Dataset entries
══════════════════════════════
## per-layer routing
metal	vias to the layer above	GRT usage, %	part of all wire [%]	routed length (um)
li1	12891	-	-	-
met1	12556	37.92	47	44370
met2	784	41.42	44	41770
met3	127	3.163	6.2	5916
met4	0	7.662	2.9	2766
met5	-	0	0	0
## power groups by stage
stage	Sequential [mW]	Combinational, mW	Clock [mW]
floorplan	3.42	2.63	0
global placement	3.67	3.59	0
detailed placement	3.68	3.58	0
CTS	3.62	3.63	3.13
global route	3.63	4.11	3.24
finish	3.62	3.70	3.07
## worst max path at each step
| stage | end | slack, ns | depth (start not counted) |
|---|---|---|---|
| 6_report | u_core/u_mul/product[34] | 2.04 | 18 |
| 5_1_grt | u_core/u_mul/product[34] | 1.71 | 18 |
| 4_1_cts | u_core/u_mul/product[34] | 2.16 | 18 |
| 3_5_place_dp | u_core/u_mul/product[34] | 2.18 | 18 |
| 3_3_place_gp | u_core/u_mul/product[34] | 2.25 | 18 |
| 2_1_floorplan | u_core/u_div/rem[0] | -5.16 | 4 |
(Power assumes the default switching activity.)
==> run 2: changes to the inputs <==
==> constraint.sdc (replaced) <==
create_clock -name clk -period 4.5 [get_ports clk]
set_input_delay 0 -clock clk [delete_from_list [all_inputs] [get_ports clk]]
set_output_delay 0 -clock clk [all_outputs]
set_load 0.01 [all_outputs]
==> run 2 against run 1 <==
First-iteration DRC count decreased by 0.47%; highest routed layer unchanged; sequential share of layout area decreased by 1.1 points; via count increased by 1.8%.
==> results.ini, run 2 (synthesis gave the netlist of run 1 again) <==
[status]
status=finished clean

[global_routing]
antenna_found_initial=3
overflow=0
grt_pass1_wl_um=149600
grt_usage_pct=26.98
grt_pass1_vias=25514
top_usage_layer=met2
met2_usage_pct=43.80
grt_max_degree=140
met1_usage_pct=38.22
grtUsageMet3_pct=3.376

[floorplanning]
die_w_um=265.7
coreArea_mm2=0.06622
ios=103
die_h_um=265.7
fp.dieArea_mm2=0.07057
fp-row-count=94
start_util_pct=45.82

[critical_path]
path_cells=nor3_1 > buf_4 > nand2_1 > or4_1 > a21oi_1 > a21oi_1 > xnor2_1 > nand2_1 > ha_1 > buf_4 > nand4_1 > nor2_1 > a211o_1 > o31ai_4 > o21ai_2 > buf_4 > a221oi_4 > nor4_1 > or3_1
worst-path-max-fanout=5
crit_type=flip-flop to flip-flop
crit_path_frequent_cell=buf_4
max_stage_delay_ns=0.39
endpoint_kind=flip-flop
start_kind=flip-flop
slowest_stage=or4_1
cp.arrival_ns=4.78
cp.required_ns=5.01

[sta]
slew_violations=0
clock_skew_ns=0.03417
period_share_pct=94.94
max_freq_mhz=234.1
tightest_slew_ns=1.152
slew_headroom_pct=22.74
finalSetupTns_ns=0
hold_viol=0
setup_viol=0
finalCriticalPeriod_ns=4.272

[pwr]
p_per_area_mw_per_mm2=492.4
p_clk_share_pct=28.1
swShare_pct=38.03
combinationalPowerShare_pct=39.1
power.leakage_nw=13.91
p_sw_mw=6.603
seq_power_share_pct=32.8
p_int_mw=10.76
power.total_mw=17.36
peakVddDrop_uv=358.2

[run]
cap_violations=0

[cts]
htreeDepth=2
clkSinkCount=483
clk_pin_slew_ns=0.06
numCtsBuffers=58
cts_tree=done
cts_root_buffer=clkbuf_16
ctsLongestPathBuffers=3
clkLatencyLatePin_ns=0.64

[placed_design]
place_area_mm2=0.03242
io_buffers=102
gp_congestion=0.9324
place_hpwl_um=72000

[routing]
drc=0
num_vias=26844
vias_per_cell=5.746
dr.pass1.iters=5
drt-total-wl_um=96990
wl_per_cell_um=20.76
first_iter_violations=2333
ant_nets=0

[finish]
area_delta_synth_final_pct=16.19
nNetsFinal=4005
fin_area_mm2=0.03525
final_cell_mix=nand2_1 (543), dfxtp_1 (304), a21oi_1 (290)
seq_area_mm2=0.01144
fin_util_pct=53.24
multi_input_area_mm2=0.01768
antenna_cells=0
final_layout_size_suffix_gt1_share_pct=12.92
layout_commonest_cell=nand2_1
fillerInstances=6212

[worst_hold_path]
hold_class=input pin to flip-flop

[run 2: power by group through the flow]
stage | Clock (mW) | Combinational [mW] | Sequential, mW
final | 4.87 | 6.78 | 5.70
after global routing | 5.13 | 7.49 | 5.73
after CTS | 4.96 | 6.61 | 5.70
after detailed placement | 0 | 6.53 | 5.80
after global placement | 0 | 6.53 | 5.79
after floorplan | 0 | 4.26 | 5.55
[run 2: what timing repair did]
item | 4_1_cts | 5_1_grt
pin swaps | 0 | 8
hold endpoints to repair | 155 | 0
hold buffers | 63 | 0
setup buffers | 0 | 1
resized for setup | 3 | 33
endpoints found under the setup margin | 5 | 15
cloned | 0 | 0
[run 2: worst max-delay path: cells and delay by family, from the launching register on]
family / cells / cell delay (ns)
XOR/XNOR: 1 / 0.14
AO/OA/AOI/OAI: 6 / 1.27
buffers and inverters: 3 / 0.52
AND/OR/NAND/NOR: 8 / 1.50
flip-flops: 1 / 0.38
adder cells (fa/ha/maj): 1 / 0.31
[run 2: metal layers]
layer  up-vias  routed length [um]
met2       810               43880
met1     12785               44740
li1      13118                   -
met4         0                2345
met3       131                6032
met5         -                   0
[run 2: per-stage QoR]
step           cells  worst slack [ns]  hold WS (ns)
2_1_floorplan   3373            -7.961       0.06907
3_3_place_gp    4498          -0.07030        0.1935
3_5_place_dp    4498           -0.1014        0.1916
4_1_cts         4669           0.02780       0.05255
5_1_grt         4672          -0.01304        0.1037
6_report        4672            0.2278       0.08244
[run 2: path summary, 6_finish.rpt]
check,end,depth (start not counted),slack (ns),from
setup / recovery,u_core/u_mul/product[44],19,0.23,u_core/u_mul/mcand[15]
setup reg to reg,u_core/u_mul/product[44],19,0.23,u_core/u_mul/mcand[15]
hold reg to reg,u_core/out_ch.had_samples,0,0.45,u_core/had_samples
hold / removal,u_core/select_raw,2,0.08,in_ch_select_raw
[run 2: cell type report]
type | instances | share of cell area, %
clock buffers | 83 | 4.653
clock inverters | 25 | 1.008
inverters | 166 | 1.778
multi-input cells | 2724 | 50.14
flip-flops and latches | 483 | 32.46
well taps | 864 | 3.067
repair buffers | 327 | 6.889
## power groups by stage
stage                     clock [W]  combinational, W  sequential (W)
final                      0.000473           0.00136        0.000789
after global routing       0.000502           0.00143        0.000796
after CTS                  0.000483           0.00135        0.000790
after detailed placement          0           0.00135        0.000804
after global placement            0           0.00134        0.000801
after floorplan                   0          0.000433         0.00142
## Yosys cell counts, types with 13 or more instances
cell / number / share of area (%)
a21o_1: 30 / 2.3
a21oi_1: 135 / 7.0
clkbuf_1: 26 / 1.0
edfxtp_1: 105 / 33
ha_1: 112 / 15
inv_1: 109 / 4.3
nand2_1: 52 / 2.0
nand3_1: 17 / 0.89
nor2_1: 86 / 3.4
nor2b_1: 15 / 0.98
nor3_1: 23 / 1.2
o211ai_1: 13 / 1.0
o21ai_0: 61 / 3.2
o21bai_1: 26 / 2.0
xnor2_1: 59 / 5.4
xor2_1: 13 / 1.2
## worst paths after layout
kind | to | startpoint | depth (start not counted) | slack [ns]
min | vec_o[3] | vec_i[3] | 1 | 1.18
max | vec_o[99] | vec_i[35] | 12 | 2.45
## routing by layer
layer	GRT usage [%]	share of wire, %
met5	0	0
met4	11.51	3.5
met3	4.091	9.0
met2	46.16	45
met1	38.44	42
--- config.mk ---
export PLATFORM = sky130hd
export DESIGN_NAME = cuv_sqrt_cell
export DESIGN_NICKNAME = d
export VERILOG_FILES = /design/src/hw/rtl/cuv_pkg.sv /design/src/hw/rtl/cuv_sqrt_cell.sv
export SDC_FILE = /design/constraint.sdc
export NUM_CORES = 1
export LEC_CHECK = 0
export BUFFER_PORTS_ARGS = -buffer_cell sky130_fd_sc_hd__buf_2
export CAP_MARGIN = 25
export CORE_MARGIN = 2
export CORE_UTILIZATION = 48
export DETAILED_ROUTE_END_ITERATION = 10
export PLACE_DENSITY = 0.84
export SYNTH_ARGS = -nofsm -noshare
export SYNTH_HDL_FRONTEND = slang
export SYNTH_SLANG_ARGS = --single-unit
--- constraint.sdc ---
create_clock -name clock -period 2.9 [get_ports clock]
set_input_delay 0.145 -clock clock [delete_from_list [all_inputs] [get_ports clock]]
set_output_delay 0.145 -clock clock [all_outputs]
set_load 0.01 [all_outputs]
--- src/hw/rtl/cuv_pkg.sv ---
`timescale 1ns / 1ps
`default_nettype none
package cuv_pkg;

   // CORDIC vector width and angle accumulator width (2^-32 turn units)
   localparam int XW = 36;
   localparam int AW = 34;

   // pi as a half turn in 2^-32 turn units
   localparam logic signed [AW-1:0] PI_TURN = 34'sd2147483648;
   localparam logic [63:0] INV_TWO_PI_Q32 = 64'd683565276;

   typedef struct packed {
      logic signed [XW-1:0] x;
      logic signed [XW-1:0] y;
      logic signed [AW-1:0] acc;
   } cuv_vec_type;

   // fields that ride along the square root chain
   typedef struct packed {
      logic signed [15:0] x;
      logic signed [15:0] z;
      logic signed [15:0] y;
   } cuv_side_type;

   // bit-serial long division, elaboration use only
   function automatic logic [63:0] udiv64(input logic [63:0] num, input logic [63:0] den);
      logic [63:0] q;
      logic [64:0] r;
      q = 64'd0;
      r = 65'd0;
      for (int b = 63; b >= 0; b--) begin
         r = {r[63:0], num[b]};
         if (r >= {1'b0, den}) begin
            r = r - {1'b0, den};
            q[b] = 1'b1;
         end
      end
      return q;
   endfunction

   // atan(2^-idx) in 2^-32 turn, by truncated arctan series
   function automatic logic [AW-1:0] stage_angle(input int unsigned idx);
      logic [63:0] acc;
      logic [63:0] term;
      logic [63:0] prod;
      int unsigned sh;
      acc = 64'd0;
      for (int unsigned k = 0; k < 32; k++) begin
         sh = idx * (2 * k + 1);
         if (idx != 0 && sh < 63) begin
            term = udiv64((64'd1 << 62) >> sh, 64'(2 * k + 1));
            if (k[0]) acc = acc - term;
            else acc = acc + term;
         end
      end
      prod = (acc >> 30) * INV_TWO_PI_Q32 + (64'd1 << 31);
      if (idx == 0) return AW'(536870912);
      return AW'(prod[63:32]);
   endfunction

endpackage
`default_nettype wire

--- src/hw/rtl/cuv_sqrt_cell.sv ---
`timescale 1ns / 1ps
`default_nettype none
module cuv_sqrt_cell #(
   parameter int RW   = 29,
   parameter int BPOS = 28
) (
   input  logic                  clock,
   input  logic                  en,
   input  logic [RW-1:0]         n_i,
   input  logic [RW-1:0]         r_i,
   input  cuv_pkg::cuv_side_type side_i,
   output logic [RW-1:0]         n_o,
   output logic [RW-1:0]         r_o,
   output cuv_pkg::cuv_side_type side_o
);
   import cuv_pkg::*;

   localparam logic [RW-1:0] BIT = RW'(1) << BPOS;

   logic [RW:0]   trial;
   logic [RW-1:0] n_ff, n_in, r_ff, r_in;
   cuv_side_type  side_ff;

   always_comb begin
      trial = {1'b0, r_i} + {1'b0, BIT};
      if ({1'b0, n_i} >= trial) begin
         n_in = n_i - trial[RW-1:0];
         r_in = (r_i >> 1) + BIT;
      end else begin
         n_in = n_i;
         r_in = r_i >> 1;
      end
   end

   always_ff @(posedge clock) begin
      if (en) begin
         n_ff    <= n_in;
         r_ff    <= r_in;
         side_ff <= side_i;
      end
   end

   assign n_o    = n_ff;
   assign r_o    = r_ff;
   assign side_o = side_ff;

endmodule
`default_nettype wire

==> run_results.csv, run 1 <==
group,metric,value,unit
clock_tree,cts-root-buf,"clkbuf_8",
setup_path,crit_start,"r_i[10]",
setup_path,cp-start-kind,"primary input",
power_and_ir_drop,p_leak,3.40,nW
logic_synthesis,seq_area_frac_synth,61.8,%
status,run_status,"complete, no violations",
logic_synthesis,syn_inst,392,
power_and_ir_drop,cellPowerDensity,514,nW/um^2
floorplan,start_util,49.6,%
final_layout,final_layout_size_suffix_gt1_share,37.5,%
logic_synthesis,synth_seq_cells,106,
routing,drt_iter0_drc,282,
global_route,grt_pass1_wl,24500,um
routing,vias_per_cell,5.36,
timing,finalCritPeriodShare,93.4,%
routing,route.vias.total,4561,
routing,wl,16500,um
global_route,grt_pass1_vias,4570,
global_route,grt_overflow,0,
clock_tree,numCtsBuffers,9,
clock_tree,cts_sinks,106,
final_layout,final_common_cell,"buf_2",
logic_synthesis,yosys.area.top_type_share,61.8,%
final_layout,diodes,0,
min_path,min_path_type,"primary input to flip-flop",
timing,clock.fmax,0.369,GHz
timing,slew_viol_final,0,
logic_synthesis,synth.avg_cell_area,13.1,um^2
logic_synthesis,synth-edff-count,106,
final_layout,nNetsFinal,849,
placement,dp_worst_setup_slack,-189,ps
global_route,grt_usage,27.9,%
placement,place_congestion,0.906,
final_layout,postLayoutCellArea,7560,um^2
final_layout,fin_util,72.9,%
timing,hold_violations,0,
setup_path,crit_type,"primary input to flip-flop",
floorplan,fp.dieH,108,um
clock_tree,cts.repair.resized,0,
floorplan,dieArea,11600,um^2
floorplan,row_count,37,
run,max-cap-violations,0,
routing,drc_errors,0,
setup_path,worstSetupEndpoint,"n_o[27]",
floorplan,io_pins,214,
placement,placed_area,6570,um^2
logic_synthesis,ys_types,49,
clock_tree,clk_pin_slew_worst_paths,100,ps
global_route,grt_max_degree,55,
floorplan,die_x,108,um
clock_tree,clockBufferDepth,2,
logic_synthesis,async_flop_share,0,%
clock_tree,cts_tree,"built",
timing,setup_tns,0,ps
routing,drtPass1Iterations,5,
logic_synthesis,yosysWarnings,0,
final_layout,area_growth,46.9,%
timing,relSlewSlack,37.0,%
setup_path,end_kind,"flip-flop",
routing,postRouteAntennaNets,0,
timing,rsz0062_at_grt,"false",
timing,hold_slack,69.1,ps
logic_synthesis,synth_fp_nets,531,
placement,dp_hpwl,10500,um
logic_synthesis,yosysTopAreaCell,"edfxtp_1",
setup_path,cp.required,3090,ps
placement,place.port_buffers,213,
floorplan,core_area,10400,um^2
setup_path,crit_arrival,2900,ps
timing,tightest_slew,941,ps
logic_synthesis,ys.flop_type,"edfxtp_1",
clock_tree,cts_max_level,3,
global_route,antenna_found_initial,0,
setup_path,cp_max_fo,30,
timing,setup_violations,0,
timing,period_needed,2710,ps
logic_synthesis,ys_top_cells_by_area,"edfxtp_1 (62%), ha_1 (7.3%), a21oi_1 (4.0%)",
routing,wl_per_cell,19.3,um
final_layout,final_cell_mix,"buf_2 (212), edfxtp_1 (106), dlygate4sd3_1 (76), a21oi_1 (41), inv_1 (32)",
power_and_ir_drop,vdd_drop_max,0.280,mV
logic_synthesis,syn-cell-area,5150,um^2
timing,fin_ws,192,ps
══════════════════════════════
WORK REQUEST -
Reproduce exactly the entries above, limited to the lines from the one with "buffers and inverters: 3 / 0.52" through the one with "nor3_1: 23 / 1.2", both included.

TASK ANSWER -
buffers and inverters: 3 / 0.52
AND/OR/NAND/NOR: 8 / 1.50
flip-flops: 1 / 0.38
adder cells (fa/ha/maj): 1 / 0.31
[run 2: metal layers]
layer  up-vias  routed length [um]
met2       810               43880
met1     12785               44740
li1      13118                   -
met4         0                2345
met3       131                6032
met5         -                   0
[run 2: per-stage QoR]
step           cells  worst slack [ns]  hold WS (ns)
2_1_floorplan   3373            -7.961       0.06907
3_3_place_gp    4498          -0.07030        0.1935
3_5_place_dp    4498           -0.1014        0.1916
4_1_cts         4669           0.02780       0.05255
5_1_grt         4672          -0.01304        0.1037
6_report        4672            0.2278       0.08244
[run 2: path summary, 6_finish.rpt]
check,end,depth (start not counted),slack (ns),from
setup / recovery,u_core/u_mul/product[44],19,0.23,u_core/u_mul/mcand[15]
setup reg to reg,u_core/u_mul/product[44],19,0.23,u_core/u_mul/mcand[15]
hold reg to reg,u_core/out_ch.had_samples,0,0.45,u_core/had_samples
hold / removal,u_core/select_raw,2,0.08,in_ch_select_raw
[run 2: cell type report]
type | instances | share of cell area, %
clock buffers | 83 | 4.653
clock inverters | 25 | 1.008
inverters | 166 | 1.778
multi-input cells | 2724 | 50.14
flip-flops and latches | 483 | 32.46
well taps | 864 | 3.067
repair buffers | 327 | 6.889
## power groups by stage
stage                     clock [W]  combinational, W  sequential (W)
final                      0.000473           0.00136        0.000789
after global routing       0.000502           0.00143        0.000796
after CTS                  0.000483           0.00135        0.000790
after detailed placement          0           0.00135        0.000804
after global placement            0           0.00134        0.000801
after floorplan                   0          0.000433         0.00142
## Yosys cell counts, types with 13 or more instances
cell / number / share of area (%)
a21o_1: 30 / 2.3
a21oi_1: 135 / 7.0
clkbuf_1: 26 / 1.0
edfxtp_1: 105 / 33
ha_1: 112 / 15
inv_1: 109 / 4.3
nand2_1: 52 / 2.0
nand3_1: 17 / 0.89
nor2_1: 86 / 3.4
nor2b_1: 15 / 0.98
nor3_1: 23 / 1.2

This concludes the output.